▶ **Activity**: Give the listing again in full, exactly as written.

▶ **Data shown**:

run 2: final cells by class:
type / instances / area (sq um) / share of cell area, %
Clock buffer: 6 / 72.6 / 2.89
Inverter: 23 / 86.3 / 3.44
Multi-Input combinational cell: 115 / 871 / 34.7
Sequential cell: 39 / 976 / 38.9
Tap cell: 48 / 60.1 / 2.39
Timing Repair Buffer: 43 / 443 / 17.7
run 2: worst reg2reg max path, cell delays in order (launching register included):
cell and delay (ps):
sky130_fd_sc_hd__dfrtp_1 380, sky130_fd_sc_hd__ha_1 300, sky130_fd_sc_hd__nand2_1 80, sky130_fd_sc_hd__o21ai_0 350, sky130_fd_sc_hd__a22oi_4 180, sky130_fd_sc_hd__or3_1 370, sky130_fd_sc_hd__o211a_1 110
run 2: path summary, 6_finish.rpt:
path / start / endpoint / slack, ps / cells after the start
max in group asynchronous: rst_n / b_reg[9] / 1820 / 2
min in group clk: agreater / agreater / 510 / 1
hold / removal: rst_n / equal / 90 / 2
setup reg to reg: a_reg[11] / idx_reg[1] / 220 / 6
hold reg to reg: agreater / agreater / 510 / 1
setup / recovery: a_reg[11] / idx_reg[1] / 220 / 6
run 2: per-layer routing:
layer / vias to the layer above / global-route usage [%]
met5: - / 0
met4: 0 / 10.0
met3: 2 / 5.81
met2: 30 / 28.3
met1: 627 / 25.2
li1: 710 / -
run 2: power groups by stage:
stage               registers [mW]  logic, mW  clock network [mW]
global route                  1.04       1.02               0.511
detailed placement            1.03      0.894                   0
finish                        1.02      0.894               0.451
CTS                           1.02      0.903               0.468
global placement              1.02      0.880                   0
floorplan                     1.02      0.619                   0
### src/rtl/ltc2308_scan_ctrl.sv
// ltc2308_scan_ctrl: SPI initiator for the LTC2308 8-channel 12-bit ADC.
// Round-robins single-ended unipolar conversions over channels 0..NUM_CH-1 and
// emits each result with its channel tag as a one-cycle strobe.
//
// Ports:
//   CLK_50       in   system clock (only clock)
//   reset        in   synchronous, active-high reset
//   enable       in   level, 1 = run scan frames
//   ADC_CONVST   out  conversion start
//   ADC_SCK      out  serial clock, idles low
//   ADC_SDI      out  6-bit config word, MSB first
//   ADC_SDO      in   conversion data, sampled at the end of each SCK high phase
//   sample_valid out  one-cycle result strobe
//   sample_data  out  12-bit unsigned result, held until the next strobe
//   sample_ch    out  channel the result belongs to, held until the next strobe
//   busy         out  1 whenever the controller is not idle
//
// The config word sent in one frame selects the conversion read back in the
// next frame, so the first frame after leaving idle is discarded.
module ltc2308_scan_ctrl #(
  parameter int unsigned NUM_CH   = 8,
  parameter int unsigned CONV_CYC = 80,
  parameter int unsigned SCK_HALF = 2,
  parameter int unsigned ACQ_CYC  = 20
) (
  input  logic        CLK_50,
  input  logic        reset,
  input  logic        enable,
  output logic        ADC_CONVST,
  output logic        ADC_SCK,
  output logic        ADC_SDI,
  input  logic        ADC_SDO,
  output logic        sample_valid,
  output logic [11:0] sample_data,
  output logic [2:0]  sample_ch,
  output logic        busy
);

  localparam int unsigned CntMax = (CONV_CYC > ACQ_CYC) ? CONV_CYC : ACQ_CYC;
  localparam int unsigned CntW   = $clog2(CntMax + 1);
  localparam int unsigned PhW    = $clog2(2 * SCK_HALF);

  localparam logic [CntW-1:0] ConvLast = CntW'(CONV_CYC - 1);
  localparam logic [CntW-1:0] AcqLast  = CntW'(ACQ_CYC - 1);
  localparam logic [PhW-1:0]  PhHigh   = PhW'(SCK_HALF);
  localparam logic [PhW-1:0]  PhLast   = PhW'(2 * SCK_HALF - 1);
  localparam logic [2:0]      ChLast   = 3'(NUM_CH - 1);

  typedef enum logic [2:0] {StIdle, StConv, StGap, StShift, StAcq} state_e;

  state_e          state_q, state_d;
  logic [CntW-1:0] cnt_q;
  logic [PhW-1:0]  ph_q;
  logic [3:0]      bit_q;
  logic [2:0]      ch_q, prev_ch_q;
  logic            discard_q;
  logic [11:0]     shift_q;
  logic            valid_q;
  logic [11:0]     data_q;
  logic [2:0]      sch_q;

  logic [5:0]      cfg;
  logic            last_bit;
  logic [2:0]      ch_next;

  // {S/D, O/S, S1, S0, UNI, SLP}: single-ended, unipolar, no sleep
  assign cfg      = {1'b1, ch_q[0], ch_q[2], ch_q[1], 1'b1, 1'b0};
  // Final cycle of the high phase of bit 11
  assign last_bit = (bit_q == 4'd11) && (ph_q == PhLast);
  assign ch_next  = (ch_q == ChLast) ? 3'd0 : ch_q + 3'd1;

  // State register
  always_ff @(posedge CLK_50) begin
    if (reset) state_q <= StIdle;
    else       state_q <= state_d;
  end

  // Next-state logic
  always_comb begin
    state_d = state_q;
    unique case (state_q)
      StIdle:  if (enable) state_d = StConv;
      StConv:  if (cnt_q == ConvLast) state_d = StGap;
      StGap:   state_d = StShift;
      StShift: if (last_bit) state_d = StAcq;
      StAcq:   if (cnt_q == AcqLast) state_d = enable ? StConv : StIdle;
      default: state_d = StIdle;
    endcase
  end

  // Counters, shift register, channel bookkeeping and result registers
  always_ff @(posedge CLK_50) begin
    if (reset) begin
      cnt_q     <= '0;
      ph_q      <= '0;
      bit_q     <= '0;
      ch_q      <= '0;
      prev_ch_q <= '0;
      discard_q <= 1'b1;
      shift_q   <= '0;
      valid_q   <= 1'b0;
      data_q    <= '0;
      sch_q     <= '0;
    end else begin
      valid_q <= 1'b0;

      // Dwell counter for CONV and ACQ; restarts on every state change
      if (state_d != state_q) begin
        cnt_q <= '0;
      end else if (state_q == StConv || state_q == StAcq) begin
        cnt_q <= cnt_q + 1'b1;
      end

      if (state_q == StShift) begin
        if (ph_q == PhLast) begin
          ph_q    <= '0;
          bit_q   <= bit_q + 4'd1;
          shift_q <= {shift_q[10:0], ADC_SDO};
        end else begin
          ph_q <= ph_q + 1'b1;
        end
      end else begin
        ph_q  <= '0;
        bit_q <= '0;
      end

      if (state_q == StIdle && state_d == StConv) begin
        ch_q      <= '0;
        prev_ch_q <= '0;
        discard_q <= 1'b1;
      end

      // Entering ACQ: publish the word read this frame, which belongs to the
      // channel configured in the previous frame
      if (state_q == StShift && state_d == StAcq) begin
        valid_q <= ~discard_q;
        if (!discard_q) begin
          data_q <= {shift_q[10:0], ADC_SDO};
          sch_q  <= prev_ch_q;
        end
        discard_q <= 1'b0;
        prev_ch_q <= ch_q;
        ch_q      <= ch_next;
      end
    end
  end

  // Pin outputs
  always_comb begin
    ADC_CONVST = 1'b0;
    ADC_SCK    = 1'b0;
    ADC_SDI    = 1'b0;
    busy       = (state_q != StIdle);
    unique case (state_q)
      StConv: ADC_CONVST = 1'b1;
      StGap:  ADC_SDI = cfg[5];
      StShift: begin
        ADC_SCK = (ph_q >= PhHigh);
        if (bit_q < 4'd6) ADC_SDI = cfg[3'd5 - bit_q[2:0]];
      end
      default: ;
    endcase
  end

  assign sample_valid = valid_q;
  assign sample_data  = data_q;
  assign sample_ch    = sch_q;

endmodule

▶ **Finished task**:
run 2: final cells by class:
type / instances / area (sq um) / share of cell area, %
Clock buffer: 6 / 72.6 / 2.89
Inverter: 23 / 86.3 / 3.44
Multi-Input combinational cell: 115 / 871 / 34.7
Sequential cell: 39 / 976 / 38.9
Tap cell: 48 / 60.1 / 2.39
Timing Repair Buffer: 43 / 443 / 17.7
run 2: worst reg2reg max path, cell delays in order (launching register included):
cell and delay (ps):
sky130_fd_sc_hd__dfrtp_1 380, sky130_fd_sc_hd__ha_1 300, sky130_fd_sc_hd__nand2_1 80, sky130_fd_sc_hd__o21ai_0 350, sky130_fd_sc_hd__a22oi_4 180, sky130_fd_sc_hd__or3_1 370, sky130_fd_sc_hd__o211a_1 110
run 2: path summary, 6_finish.rpt:
path / start / endpoint / slack, ps / cells after the start
max in group asynchronous: rst_n / b_reg[9] / 1820 / 2
min in group clk: agreater / agreater / 510 / 1
hold / removal: rst_n / equal / 90 / 2
setup reg to reg: a_reg[11] / idx_reg[1] / 220 / 6
hold reg to reg: agreater / agreater / 510 / 1
setup / recovery: a_reg[11] / idx_reg[1] / 220 / 6
run 2: per-layer routing:
layer / vias to the layer above / global-route usage [%]
met5: - / 0
met4: 0 / 10.0
met3: 2 / 5.81
met2: 30 / 28.3
met1: 627 / 25.2
li1: 710 / -
run 2: power groups by stage:
stage               registers [mW]  logic, mW  clock network [mW]
global route                  1.04       1.02               0.511
detailed placement            1.03      0.894                   0
finish                        1.02      0.894               0.451
CTS                           1.02      0.903               0.468
global placement              1.02      0.880                   0
floorplan                     1.02      0.619                   0
### src/rtl/ltc2308_scan_ctrl.sv
// ltc2308_scan_ctrl: SPI initiator for the LTC2308 8-channel 12-bit ADC.
// Round-robins single-ended unipolar conversions over channels 0..NUM_CH-1 and
// emits each result with its channel tag as a one-cycle strobe.
//
// Ports:
//   CLK_50       in   system clock (only clock)
//   reset        in   synchronous, active-high reset
//   enable       in   level, 1 = run scan frames
//   ADC_CONVST   out  conversion start
//   ADC_SCK      out  serial clock, idles low
//   ADC_SDI      out  6-bit config word, MSB first
//   ADC_SDO      in   conversion data, sampled at the end of each SCK high phase
//   sample_valid out  one-cycle result strobe
//   sample_data  out  12-bit unsigned result, held until the next strobe
//   sample_ch    out  channel the result belongs to, held until the next strobe
//   busy         out  1 whenever the controller is not idle
//
// The config word sent in one frame selects the conversion read back in the
// next frame, so the first frame after leaving idle is discarded.
module ltc2308_scan_ctrl #(
  parameter int unsigned NUM_CH   = 8,
  parameter int unsigned CONV_CYC = 80,
  parameter int unsigned SCK_HALF = 2,
  parameter int unsigned ACQ_CYC  = 20
) (
  input  logic        CLK_50,
  input  logic        reset,
  input  logic        enable,
  output logic        ADC_CONVST,
  output logic        ADC_SCK,
  output logic        ADC_SDI,
  input  logic        ADC_SDO,
  output logic        sample_valid,
  output logic [11:0] sample_data,
  output logic [2:0]  sample_ch,
  output logic        busy
);

  localparam int unsigned CntMax = (CONV_CYC > ACQ_CYC) ? CONV_CYC : ACQ_CYC;
  localparam int unsigned CntW   = $clog2(CntMax + 1);
  localparam int unsigned PhW    = $clog2(2 * SCK_HALF);

  localparam logic [CntW-1:0] ConvLast = CntW'(CONV_CYC - 1);
  localparam logic [CntW-1:0] AcqLast  = CntW'(ACQ_CYC - 1);
  localparam logic [PhW-1:0]  PhHigh   = PhW'(SCK_HALF);
  localparam logic [PhW-1:0]  PhLast   = PhW'(2 * SCK_HALF - 1);
  localparam logic [2:0]      ChLast   = 3'(NUM_CH - 1);

  typedef enum logic [2:0] {StIdle, StConv, StGap, StShift, StAcq} state_e;

  state_e          state_q, state_d;
  logic [CntW-1:0] cnt_q;
  logic [PhW-1:0]  ph_q;
  logic [3:0]      bit_q;
  logic [2:0]      ch_q, prev_ch_q;
  logic            discard_q;
  logic [11:0]     shift_q;
  logic            valid_q;
  logic [11:0]     data_q;
  logic [2:0]      sch_q;

  logic [5:0]      cfg;
  logic            last_bit;
  logic [2:0]      ch_next;

  // {S/D, O/S, S1, S0, UNI, SLP}: single-ended, unipolar, no sleep
  assign cfg      = {1'b1, ch_q[0], ch_q[2], ch_q[1], 1'b1, 1'b0};
  // Final cycle of the high phase of bit 11
  assign last_bit = (bit_q == 4'd11) && (ph_q == PhLast);
  assign ch_next  = (ch_q == ChLast) ? 3'd0 : ch_q + 3'd1;

  // State register
  always_ff @(posedge CLK_50) begin
    if (reset) state_q <= StIdle;
    else       state_q <= state_d;
  end

  // Next-state logic
  always_comb begin
    state_d = state_q;
    unique case (state_q)
      StIdle:  if (enable) state_d = StConv;
      StConv:  if (cnt_q == ConvLast) state_d = StGap;
      StGap:   state_d = StShift;
      StShift: if (last_bit) state_d = StAcq;
      StAcq:   if (cnt_q == AcqLast) state_d = enable ? StConv : StIdle;
      default: state_d = StIdle;
    endcase
  end

  // Counters, shift register, channel bookkeeping and result registers
  always_ff @(posedge CLK_50) begin
    if (reset) begin
      cnt_q     <= '0;
      ph_q      <= '0;
      bit_q     <= '0;
      ch_q      <= '0;
      prev_ch_q <= '0;
      discard_q <= 1'b1;
      shift_q   <= '0;
      valid_q   <= 1'b0;
      data_q    <= '0;
      sch_q     <= '0;
    end else begin
      valid_q <= 1'b0;

      // Dwell counter for CONV and ACQ; restarts on every state change
      if (state_d != state_q) begin
        cnt_q <= '0;
      end else if (state_q == StConv || state_q == StAcq) begin
        cnt_q <= cnt_q + 1'b1;
      end

      if (state_q == StShift) begin
        if (ph_q == PhLast) begin
          ph_q    <= '0;
          bit_q   <= bit_q + 4'd1;
          shift_q <= {shift_q[10:0], ADC_SDO};
        end else begin
          ph_q <= ph_q + 1'b1;
        end
      end else begin
        ph_q  <= '0;
        bit_q <= '0;
      end

      if (state_q == StIdle && state_d == StConv) begin
        ch_q      <= '0;
        prev_ch_q <= '0;
        discard_q <= 1'b1;
      end

      // Entering ACQ: publish the word read this frame, which belongs to the
      // channel configured in the previous frame
      if (state_q == StShift && state_d == StAcq) begin
        valid_q <= ~discard_q;
        if (!discard_q) begin
          data_q <= {shift_q[10:0], ADC_SDO};
          sch_q  <= prev_ch_q;
        end
        discard_q <= 1'b0;
        prev_ch_q <= ch_q;
        ch_q      <= ch_next;
      end
    end
  end

  // Pin outputs
  always_comb begin
    ADC_CONVST = 1'b0;
    ADC_SCK    = 1'b0;
    ADC_SDI    = 1'b0;
    busy       = (state_q != StIdle);
    unique case (state_q)
      StConv: ADC_CONVST = 1'b1;
      StGap:  ADC_SDI = cfg[5];
      StShift: begin
        ADC_SCK = (ph_q >= PhHigh);
        if (bit_q < 4'd6) ADC_SDI = cfg[3'd5 - bit_q[2:0]];
      end
      default: ;
    endcase
  end

  assign sample_valid = valid_q;
  assign sample_data  = data_q;
  assign sample_ch    = sch_q;

endmodule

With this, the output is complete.